Abstract Sprouty genes encode cytoplasmic membrane-associated proteins that inhibit receptor tyrosine kinase signaling. Four orthologs of Drosophila Sprouty (dSpry) (Sprouty1–4) have been identified in mammals. Physiological function of Sprouty1 and Sprouty2 has been investigated using gene targeting approaches, however to date detailed examination of Sprouty4 knockout (KO) mice has not been reported. In this study, Sprouty4 KO mice were generated and characterized. Although a significant fraction of Sprouty4 KO mice died shortly after birth due to mandible defects, the remainder were viable and fertile. Growth retardation was observed for most Sprouty4deficient mice, with nearly all Sprouty4 KO mice having polysyndactyly. ERK activation was sustained in Sprouty4 KO mouse embryonic fibroblasts (MEFs) in response to FGF, but not to EGF. Sprouty2 and Sprouty4 double KO (DKO) mice were embryonic lethal and showed severe defects in craniofacial, limb, and lung morphogenesis. These findings suggest both redundant and non-redundant functions for Sprouty2 and Sprouty4 on embryonic development and FGF signaling. Ó 2006 Elsevier Inc. All rights reserved.
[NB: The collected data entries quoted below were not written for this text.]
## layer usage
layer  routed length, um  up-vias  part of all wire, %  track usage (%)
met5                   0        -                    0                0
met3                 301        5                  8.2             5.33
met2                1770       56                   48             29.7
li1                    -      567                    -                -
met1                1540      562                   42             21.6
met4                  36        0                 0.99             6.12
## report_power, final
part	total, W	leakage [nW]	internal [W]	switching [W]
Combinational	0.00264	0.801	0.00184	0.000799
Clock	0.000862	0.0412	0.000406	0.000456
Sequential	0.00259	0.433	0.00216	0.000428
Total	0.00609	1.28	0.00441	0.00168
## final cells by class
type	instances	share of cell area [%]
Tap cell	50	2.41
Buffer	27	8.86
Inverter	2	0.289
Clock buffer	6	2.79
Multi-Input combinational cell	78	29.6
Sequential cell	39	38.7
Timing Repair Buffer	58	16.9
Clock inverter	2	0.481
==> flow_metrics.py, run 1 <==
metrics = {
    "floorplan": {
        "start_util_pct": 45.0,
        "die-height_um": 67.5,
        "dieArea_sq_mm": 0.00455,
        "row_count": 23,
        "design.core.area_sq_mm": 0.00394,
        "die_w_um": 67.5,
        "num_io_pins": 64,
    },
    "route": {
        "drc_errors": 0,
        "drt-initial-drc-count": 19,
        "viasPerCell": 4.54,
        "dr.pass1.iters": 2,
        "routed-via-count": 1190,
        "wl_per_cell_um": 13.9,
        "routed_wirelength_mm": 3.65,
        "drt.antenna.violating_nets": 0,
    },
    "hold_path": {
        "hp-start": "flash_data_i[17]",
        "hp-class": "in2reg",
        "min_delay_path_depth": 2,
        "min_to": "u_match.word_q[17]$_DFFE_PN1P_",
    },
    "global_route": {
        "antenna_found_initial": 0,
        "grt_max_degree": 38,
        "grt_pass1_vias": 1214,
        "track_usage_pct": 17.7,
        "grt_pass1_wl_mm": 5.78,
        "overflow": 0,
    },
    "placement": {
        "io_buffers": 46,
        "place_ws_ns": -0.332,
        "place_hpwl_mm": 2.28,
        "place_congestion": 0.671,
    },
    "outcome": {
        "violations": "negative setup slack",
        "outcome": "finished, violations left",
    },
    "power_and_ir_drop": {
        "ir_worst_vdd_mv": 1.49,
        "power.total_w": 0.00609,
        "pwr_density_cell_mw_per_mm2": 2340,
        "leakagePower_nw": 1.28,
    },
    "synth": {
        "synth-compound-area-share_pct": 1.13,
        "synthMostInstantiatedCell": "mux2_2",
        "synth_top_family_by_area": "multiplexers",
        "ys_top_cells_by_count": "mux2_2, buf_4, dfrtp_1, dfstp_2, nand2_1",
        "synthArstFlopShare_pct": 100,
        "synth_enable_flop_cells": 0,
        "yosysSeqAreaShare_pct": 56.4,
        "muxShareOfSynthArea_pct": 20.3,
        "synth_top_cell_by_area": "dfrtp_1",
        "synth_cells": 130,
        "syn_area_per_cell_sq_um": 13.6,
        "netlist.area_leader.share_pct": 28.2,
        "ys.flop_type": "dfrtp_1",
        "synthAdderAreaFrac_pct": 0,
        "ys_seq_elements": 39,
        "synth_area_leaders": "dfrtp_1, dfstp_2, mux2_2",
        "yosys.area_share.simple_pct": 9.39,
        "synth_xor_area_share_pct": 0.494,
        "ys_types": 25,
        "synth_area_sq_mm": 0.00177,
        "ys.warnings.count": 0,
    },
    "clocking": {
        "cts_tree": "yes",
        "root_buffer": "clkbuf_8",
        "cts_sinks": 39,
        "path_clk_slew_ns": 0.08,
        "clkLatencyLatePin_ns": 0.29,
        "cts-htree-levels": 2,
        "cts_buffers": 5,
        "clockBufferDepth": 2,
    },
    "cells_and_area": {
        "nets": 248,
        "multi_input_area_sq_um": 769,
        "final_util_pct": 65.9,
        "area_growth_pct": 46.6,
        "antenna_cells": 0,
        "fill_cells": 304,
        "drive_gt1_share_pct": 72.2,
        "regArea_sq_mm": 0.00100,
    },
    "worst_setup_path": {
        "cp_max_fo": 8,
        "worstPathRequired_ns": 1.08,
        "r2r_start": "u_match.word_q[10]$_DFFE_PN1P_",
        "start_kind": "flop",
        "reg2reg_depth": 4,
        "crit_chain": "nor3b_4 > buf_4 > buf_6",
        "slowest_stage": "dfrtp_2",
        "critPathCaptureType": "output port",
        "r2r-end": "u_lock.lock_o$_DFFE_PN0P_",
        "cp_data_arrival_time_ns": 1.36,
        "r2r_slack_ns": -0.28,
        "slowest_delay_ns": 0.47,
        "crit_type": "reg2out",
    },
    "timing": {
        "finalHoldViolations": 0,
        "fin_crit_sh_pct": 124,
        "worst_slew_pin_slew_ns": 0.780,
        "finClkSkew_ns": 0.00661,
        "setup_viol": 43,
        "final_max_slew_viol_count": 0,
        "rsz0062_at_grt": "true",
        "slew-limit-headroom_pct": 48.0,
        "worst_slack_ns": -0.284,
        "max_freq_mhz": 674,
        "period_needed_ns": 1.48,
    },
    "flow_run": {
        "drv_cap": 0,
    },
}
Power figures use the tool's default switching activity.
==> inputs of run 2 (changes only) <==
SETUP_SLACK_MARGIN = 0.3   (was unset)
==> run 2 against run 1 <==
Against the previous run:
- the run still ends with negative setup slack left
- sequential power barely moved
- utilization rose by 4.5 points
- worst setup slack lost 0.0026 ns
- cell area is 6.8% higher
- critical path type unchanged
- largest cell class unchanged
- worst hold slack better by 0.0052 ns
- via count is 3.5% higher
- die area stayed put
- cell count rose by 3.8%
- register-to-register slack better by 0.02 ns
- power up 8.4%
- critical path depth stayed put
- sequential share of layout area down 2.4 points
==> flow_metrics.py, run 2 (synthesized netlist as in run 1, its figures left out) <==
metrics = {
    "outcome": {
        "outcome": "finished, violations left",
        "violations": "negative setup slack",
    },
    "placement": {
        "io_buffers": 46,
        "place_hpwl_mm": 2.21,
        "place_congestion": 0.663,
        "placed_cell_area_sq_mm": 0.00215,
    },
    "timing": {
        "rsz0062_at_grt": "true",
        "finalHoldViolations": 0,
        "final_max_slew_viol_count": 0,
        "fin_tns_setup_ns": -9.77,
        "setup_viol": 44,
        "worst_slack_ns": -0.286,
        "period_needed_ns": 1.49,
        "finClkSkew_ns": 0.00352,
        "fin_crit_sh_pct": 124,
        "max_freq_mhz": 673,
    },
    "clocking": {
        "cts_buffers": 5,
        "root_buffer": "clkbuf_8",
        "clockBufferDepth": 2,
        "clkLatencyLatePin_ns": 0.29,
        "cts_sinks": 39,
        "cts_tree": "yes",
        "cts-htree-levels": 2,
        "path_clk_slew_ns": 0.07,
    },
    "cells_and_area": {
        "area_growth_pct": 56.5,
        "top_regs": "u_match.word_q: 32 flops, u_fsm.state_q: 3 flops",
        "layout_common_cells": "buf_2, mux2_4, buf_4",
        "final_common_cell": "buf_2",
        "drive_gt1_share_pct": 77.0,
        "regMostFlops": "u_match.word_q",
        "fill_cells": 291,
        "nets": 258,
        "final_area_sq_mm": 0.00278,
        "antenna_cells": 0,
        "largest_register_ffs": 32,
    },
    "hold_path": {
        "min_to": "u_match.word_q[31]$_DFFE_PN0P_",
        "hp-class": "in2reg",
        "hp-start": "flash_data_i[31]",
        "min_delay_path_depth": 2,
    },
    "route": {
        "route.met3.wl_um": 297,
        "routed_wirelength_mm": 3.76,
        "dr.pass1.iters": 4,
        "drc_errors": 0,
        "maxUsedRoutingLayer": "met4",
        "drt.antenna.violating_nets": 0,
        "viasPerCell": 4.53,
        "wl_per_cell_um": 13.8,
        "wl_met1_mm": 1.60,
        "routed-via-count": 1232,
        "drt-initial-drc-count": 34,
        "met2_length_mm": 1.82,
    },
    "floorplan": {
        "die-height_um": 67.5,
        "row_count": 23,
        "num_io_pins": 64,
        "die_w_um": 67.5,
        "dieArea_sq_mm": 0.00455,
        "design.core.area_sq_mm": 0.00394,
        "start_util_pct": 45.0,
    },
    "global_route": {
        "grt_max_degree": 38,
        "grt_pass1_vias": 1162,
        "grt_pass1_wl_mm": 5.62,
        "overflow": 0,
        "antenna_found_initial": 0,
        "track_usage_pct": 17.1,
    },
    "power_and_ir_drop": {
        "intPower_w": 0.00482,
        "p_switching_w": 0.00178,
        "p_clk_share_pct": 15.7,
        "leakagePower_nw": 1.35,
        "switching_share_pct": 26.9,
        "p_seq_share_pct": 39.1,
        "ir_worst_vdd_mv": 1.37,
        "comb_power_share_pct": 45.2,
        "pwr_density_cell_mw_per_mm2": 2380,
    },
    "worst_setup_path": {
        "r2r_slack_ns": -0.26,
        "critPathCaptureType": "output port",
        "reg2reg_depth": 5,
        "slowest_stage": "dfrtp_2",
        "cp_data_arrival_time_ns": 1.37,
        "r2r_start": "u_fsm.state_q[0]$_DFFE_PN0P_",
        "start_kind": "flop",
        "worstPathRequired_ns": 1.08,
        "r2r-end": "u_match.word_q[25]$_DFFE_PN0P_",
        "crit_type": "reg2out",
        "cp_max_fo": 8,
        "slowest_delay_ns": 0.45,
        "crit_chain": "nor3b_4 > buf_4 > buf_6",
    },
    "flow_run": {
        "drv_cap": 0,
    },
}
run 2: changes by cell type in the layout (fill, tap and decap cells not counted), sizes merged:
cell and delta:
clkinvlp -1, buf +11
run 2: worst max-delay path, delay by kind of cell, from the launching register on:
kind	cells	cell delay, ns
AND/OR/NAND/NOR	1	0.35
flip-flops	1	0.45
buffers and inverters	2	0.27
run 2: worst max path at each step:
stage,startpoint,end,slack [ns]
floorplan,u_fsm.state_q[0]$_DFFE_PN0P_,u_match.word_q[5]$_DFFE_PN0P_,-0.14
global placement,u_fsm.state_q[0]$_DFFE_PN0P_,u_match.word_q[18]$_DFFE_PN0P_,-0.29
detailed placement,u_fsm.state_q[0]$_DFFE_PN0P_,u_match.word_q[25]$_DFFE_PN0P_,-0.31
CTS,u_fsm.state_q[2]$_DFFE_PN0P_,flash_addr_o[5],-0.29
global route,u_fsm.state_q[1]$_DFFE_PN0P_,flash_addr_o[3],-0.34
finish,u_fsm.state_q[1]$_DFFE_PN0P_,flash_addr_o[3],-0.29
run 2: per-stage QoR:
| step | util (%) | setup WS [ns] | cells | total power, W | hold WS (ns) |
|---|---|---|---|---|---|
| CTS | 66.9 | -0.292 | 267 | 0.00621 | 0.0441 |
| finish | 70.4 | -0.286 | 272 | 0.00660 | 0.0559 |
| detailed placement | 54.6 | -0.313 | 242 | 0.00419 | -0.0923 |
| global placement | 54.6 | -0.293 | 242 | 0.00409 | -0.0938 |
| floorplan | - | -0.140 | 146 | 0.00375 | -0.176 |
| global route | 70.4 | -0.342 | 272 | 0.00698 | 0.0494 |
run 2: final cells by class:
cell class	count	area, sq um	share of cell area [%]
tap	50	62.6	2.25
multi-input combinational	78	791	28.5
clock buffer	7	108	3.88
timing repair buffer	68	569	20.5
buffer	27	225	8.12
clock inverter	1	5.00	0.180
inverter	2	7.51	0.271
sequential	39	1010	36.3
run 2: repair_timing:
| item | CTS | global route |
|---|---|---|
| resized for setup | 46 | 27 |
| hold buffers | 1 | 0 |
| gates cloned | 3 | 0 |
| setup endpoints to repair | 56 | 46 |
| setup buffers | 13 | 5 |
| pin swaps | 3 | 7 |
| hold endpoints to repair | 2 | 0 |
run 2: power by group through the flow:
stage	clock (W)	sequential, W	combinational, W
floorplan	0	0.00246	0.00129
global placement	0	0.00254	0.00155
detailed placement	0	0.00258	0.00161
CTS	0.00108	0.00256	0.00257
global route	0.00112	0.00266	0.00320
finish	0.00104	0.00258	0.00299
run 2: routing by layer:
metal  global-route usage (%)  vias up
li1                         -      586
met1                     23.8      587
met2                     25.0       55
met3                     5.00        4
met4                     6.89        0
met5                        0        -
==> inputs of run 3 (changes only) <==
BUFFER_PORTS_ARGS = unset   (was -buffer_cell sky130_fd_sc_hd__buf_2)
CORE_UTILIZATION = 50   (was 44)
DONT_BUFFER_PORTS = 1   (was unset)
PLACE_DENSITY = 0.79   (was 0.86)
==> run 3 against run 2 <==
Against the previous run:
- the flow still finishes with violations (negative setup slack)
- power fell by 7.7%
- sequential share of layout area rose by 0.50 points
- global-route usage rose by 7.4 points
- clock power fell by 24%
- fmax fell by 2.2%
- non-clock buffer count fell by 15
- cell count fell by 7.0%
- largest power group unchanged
Keywords: FGF; Signal transduction; Knockout mouse; Embryonic development; Sprouty; Negative regulation

Sprouty was identified in mutational screening for genes that modulate FGF signaling during tracheal and eye development in Drosophila [1,2]. In Drosophila, Sprouty has been genetically identified as an antagonist of fibroblast growth factor receptor (FGFR) in lung development, and epidermal growth factor receptor (EGFR) in eye and wing development via inhibition of the Ras-Raf-ERK pathway [1,2].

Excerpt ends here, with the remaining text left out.